* ACTIVITY: Your answer must be a single number: how many lines in the records include the word "flip".

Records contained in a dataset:
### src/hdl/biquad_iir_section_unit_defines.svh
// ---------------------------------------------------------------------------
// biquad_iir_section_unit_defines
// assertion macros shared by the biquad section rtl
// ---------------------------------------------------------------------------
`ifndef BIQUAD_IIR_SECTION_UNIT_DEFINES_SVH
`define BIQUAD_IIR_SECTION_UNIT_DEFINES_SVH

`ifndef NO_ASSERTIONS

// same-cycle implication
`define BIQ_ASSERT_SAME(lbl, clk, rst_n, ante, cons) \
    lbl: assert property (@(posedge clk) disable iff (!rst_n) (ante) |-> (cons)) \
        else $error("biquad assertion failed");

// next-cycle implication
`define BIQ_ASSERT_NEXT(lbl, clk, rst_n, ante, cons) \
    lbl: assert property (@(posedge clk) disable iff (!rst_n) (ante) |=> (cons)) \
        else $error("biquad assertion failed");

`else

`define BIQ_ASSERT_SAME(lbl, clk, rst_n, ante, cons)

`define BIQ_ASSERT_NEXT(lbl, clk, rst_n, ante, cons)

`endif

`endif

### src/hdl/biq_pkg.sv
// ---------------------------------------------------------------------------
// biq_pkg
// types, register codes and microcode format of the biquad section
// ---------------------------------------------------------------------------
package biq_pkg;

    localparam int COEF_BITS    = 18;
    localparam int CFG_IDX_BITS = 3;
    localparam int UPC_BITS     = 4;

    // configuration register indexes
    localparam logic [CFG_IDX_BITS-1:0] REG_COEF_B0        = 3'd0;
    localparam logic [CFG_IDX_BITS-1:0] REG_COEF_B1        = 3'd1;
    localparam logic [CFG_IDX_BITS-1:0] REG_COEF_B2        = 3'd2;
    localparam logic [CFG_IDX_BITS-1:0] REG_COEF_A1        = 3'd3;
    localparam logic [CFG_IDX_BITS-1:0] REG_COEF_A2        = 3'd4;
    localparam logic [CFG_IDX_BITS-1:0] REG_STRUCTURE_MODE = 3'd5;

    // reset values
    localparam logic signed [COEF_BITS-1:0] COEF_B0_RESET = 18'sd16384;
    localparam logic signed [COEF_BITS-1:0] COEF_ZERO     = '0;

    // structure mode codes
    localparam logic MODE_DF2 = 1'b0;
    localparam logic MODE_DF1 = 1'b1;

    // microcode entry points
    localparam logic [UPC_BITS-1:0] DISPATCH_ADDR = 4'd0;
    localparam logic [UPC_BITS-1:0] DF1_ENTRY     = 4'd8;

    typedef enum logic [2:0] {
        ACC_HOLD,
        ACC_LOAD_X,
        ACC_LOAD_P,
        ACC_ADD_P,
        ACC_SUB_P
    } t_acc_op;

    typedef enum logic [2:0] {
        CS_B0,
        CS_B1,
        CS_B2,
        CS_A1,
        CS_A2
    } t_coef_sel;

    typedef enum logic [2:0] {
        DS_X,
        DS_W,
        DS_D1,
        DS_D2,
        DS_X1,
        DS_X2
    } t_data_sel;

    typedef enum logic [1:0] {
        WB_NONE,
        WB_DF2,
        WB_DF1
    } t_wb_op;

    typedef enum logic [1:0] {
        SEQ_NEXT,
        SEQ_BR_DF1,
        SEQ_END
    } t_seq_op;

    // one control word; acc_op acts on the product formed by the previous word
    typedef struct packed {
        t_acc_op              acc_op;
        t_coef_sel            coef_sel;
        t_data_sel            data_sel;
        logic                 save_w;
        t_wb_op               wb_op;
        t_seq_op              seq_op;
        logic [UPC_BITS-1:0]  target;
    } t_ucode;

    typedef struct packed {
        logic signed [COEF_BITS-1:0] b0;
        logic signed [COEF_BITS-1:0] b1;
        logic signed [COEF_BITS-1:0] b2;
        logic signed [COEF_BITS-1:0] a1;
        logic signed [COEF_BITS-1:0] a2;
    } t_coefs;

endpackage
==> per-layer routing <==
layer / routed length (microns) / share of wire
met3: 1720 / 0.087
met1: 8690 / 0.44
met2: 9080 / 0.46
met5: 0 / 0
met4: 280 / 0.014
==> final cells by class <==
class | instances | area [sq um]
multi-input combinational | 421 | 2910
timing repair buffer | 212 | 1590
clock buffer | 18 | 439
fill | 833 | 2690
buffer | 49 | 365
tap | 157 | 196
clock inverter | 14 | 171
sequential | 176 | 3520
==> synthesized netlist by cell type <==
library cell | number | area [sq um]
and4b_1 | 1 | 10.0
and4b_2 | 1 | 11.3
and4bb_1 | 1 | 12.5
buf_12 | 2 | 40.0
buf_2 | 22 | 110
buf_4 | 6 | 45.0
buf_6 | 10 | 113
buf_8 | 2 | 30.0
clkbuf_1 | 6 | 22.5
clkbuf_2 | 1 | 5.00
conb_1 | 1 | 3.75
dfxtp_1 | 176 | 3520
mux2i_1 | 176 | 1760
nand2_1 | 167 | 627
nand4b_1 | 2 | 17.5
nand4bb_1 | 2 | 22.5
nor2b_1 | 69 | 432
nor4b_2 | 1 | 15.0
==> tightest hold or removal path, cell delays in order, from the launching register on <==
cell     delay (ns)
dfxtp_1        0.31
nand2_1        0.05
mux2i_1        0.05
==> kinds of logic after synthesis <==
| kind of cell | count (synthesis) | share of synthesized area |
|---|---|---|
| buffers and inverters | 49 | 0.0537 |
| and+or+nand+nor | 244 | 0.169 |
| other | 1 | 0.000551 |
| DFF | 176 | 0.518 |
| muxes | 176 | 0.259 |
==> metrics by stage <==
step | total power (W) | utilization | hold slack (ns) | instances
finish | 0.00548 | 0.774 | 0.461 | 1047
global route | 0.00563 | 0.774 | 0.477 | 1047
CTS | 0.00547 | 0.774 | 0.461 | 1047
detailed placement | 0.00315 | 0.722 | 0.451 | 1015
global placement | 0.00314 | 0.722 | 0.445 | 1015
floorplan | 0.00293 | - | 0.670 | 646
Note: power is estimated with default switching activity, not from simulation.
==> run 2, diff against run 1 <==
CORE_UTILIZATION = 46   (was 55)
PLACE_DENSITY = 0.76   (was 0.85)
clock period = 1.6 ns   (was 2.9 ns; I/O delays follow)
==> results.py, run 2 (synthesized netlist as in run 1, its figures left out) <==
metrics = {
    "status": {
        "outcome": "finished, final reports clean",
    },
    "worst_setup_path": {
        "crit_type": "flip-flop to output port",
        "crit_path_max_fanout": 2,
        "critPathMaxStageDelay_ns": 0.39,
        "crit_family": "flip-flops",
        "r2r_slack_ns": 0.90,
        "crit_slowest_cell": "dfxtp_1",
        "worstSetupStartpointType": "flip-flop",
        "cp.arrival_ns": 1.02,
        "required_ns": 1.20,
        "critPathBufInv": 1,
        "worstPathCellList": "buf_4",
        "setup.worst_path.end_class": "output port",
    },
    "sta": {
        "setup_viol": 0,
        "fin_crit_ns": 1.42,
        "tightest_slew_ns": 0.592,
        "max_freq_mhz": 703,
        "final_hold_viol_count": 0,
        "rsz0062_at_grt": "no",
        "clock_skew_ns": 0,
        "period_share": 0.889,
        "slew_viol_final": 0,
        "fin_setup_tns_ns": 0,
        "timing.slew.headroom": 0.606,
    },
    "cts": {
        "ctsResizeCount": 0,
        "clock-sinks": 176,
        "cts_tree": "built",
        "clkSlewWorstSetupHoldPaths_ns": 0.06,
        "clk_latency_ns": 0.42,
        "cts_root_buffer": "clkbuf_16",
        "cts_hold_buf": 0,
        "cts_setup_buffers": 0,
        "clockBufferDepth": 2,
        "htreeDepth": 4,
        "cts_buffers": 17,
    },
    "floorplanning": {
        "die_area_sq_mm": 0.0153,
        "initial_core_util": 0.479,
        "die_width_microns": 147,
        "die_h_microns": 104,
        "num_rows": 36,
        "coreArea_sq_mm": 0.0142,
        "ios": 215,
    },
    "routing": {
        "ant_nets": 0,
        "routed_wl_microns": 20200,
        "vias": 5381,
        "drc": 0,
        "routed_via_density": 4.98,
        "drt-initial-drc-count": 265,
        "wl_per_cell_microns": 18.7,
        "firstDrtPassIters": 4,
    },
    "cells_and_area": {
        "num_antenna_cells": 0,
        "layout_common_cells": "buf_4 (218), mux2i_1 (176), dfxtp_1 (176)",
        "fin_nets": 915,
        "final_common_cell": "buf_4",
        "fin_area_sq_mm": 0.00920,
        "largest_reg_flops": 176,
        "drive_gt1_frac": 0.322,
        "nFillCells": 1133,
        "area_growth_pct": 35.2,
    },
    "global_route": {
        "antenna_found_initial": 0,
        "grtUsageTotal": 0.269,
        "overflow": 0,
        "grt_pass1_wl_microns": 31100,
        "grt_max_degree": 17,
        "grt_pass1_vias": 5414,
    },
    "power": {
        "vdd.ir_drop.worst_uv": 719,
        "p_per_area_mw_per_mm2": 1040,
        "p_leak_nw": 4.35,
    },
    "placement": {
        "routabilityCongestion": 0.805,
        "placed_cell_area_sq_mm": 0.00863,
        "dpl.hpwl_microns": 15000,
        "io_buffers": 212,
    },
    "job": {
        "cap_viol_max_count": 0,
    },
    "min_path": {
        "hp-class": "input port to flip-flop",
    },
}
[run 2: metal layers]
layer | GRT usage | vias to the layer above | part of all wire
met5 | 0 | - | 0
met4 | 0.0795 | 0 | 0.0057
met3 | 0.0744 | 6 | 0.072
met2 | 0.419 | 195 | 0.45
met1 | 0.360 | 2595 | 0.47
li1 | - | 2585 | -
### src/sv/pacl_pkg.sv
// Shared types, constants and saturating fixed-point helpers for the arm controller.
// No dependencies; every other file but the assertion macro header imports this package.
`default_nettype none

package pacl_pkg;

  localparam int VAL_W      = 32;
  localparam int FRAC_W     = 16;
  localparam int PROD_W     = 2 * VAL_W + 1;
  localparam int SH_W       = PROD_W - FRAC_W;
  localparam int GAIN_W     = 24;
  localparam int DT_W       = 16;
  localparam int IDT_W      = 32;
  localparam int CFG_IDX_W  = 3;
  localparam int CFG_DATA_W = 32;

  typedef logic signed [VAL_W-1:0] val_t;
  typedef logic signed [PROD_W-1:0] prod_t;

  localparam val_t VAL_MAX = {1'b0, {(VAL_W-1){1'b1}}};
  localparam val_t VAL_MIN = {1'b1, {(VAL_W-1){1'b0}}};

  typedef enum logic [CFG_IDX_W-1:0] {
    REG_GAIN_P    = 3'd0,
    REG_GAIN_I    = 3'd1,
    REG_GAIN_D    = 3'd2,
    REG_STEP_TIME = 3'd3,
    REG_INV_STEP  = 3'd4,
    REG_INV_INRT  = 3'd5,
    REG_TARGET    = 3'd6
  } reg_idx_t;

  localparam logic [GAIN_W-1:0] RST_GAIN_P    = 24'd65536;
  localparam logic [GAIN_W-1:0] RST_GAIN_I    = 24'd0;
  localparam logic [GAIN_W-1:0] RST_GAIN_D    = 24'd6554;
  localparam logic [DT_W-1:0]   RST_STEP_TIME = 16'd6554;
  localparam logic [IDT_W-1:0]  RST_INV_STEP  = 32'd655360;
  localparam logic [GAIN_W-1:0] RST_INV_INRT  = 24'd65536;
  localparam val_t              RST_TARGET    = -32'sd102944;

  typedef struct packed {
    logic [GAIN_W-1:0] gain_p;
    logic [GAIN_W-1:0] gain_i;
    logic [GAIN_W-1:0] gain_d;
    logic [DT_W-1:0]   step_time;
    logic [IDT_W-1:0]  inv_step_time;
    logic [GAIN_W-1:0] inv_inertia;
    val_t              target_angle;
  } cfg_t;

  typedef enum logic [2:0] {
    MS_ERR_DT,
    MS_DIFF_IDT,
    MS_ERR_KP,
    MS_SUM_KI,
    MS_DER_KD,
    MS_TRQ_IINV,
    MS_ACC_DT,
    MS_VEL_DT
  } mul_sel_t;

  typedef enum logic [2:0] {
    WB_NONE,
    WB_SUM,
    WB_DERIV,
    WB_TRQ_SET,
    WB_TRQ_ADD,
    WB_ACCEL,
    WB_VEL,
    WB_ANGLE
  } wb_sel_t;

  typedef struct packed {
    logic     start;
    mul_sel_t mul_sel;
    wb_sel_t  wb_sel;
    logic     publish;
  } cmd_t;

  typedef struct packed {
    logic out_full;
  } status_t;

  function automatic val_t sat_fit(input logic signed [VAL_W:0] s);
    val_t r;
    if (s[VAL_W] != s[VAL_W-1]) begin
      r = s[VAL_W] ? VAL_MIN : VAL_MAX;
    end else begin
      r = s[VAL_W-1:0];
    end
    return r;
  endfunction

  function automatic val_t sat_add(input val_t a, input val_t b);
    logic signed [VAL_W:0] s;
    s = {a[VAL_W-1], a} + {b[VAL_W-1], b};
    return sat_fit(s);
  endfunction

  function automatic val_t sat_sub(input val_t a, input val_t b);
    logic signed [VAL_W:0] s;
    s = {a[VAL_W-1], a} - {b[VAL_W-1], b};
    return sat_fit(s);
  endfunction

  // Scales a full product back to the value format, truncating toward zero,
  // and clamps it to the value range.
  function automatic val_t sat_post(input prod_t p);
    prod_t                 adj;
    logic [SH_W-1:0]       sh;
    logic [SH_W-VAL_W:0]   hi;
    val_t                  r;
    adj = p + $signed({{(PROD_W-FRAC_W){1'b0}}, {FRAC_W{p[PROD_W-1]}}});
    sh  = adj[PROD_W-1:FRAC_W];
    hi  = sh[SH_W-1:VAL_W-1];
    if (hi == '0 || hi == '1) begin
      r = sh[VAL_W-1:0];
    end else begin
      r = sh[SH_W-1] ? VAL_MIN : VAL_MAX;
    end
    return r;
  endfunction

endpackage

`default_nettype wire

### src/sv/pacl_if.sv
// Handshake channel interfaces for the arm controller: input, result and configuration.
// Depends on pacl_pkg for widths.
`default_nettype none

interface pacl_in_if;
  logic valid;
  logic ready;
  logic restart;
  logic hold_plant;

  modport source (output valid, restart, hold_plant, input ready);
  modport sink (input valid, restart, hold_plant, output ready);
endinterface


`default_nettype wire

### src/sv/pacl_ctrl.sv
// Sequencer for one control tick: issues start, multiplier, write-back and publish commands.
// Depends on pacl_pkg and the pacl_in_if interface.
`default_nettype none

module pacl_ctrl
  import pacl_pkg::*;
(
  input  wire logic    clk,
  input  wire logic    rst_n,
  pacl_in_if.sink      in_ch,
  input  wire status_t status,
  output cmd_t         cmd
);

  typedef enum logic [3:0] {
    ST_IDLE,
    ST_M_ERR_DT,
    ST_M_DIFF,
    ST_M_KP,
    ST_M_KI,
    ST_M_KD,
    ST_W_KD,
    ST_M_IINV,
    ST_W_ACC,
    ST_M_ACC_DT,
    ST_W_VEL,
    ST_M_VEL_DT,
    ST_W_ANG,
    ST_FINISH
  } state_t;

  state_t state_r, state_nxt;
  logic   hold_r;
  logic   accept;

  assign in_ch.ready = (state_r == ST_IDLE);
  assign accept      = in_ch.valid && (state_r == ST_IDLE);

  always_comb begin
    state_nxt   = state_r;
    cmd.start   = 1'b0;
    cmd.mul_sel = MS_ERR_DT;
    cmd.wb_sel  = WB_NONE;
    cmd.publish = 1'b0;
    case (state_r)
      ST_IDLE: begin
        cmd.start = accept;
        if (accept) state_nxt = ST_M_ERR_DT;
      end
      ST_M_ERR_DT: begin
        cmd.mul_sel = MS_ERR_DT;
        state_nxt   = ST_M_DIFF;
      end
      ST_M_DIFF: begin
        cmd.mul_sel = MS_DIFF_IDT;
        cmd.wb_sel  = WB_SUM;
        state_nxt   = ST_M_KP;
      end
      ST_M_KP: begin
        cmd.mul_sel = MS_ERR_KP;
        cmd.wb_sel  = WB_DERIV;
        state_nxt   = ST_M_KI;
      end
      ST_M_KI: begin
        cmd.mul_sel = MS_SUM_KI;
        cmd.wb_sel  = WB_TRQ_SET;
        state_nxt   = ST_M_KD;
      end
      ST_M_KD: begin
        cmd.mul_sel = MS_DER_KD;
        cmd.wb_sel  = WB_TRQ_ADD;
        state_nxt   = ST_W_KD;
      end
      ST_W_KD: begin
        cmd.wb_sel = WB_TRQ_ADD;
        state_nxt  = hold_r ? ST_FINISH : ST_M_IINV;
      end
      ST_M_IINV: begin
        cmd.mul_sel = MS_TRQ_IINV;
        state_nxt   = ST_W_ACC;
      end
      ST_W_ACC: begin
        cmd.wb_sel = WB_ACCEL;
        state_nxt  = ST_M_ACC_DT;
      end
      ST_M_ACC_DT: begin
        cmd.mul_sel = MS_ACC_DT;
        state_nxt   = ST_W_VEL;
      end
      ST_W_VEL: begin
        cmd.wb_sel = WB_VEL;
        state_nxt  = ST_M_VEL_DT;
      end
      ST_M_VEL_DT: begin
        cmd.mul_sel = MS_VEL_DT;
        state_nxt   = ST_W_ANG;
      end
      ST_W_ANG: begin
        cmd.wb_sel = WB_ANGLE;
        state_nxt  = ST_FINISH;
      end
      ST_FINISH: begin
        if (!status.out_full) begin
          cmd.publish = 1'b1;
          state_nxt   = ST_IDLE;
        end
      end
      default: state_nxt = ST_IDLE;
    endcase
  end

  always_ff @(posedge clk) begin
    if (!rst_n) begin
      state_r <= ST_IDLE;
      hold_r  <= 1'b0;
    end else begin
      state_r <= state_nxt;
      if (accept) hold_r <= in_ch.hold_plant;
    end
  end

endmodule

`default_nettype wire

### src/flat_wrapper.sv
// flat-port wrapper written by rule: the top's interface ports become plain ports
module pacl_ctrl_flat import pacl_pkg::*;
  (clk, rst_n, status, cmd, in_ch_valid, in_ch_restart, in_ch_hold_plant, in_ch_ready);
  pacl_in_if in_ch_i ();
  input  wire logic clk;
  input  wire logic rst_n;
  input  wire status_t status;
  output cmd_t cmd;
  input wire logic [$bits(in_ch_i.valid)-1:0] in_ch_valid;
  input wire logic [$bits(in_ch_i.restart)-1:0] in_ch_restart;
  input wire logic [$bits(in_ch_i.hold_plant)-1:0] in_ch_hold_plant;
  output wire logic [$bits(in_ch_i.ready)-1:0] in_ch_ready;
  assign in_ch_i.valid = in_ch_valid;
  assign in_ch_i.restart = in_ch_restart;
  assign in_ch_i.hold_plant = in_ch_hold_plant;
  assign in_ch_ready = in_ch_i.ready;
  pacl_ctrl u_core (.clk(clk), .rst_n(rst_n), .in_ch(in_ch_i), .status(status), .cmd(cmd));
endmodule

* RESULT OF THE TASK: 4